London-listed Tufton Oceanic Assets is raising more cash to add to its fleet, after snapping up an ultramax bulker.

The shipping fund said it continues to identify attractive secondhand vessels for acquisition.

Tufton is selling new shares in a tap issue at $1.18 each, representing a 2.1% discount to the company's closing price of $1.20 on 29 July and a 3.6% premium to net asset value of $1.15 on 30 June.

The company's brokers, Hudnall Capital and Singer Capital Markets, are joint bookrunners and the deal should close on 6 August.

Tufton can issue up to 10.53m shares worth $12.4m under authority granted by shareholders at its 2020 annual general meeting.

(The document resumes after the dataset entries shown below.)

==> run G: inputs <==
==> flow/design.v (excerpt) <==
module calc_logic(
   input clk,
   input rst,
   input [4:0] keycode,
   input newkey,
   output [15:0] Xdisplay,
   output LED_NEG_digit,
   output LED_OVW
   );
export LEC_CHECK = 0
export ABC_AREA = 1
export CAP_MARGIN = 20
export CELL_PAD_IN_SITES_GLOBAL_PLACEMENT = 1
export CORE_ASPECT_RATIO = 0.55
export CORE_MARGIN = 4
export CORE_UTILIZATION = 28
export CTS_CLUSTER_DIAMETER = 264
export SETUP_SLACK_MARGIN = 2.19
export SLEW_MARGIN = 20
create_clock -name core_clock -period 8.0 [get_ports {clk}]
run.sh (not shown) runs the stock make flow with config.mk's settings and CLKGATE_MAP_FILE=.
==> run P: changes against run G <==
Settings changed: ABC_AREA 1 to not set, CELL_PAD_IN_SITES_GLOBAL_PLACEMENT 1 to not set, CORE_ASPECT_RATIO 0.55 to not set, CORE_MARGIN 4 to 2, CORE_UTILIZATION 28 to 70, CTS_CLUSTER_DIAMETER 264 to not set, CTS_CLUSTER_SIZE set to 37, PLACE_DENSITY_LB_ADDON set to 0.0, SETUP_SLACK_MARGIN 2.19 to 1.37.
==> flow/constraint.sdc (replaced) <==
create_clock -name core_clock -period 5.59 [get_ports {clk}]
set_input_delay 1.1180 -clock core_clock [delete_from_list [all_inputs] [get_ports {clk}]]
set_output_delay 1.1180 -clock core_clock [all_outputs]
set_load 0.01 [all_outputs]
==> run X: changes against run G <==
Settings changed: ABC_AREA 1 to not set, CELL_PAD_IN_SITES_GLOBAL_PLACEMENT 1 to not set, CORE_ASPECT_RATIO 0.55 to not set, CORE_MARGIN 4 to 2, CORE_UTILIZATION 28 to 40, CTS_CLUSTER_DIAMETER 264 to 385, CTS_CLUSTER_SIZE set to 15, SETUP_SLACK_MARGIN 2.19 to -0.77.
==> results <==
| quantity | run G | run X | run P |
|---|---|---|---|
| Run status | finished clean | finished clean | failed layout checks |
| Layout check failures | - | - | negative setup slack |
| Dpl cell area | 14800 um2 | 13400 um2 | 14300 um2 |
| Latest clock arrival within the worst-skew pair | 0.29 ns | 0.30 ns | 0.29 ns |
| Achievable frequency | 176 MHz | 154 MHz | 176 MHz |
| Setup repair after global routing missed its margin | yes | no | yes |
| Overall power | 1.69 mW | 1.28 mW | 1.91 mW |
| Post-Synthesis Net Count | 2381 | 1832 | 1832 |
| Chip area | 53400 um2 | 33300 um2 | 19300 um2 |
| Synth Area in Adders | 43.1% | 47.0% | 47.0% |
| DIE WIDTH | 308 um | 182 um | 139 um |
| Sequential area share after synthesis | 6.85% | 7.47% | 7.47% |
| Via count of the first global-routing pass | 12100 | 10600 | 11700 |
| Number of cells produced by synthesis | 2015 | 1466 | 1466 |
| Maximum single-stage delay on the critical path | 0.55 ns | 1.04 ns | 0.52 ns |
| Power in the clock group | 218 uW | 273 uW | 283 uW |
| Comb gate area | 10700 um2 | 10400 um2 | 10900 um2 |
| Power dissipated in combinational cells | 1.18 mW | 719 uW | 1.28 mW |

The full tranche would represent 3.8% of the issued capital, but a final amount is still to be determined.

Ultramax added

Tufton has also revealed it has bought an unnamed ultramax for $21.4m.

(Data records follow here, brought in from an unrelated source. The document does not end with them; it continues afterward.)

==> 11-21 <==
// b58_cliky
module b58_cliky
	(
		CLOCK_50,						 
    KEY,
    SW,
    HEX0, HEX1, HEX2, HEX3, HEX4, HEX5, HEX6, HEX7,
		PLOT_X,
		PLOT_Y,
		PLOT_COLOUR,
		PLOT_EN
	);
clock: 8.01 ns
lec_check: 0
abc_area: 1
cap_margin: 20
core_margin: 2
core_utilization: 72
cts_cluster_diameter: 297
cts_cluster_size: 92
place_density: 0.42
setup_slack_margin: 1.92
slew_margin: 20
run.sh (not shown) runs the stock make flow with config.mk's settings and CLKGATE_MAP_FILE=.
==> 12-11 (differences from 11-21) <==
--- a/flow/config.mk
+++ b/flow/config.mk
@@ -11,6 +11,4 @@
 export CORE_UTILIZATION = 72
-export CTS_CLUSTER_DIAMETER = 297
-export CTS_CLUSTER_SIZE = 92
-export PLACE_DENSITY = 0.42
-export SETUP_SLACK_MARGIN = 1.92
+export CTS_CLUSTER_DIAMETER = 233
+export PLACE_DENSITY = 0.64
 export SLEW_MARGIN = 20
==> flow/constraint.sdc (replaced) <==
create_clock -name core_clock -period 11.7 [get_ports {CLOCK_50}]
set_input_delay 2.3400 -clock core_clock [delete_from_list [all_inputs] [get_ports {CLOCK_50}]]
set_output_delay 2.3400 -clock core_clock [all_outputs]
set_load 0.01 [all_outputs]
==> notes <==
In die size, 12-11 and 11-21 do not differ. Synthesized cell count is the same in 12-11 and 11-21. In area after synthesis, 12-11 and 11-21 do not differ. 11-21 never finished: it broke off in 5_1_grt. 12-11 finished but fails on setup timing.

The ship is being acquired at below depreciated replacement cost and is fuel efficient versus its peer group, the company said.

The bulker comes with a fixed-rate time charter of 15 to 19 months, producing an annual net yield of 21%.

And further cash has been raised with the sale of a containership for $33m.

Brokers report this vessel as the 2,602-teu Cosmos (built 2006), which has gone to Mediterranean Shipping Co.

Tufton said the internal rate of return will be 47%.

Huge rise in price

The company bought the Cosmos for just $13.1m in December 2018.

The containership becomes the fifth vessel that Tufton has sold.

"Whilst the company aims to hold its investments over the longer term, the investment manager will seek to realise investments where additional value can be generated for shareholders," the company said.

Prospective investments include chemical or product tankers, bulkers, and one or more larger containerships with four to seven-year charters already in place, Tufton added.

The new bulker addition, and another dry cargo vessel bought in May, will be fitted with energy saving devices this month and in October.

These unspecified devices will increasingly be fitted on the company's vessels in 2022, and should cut fuel consumption by 10%.

"These transactions...demonstrate the company's commitment to ESG and capital re-allocation," Tufton said, referring to environment, social and governance factors.

"The latter is increasingly relevant given absolute and relative movements across and within the main shipping markets since Q3 2020."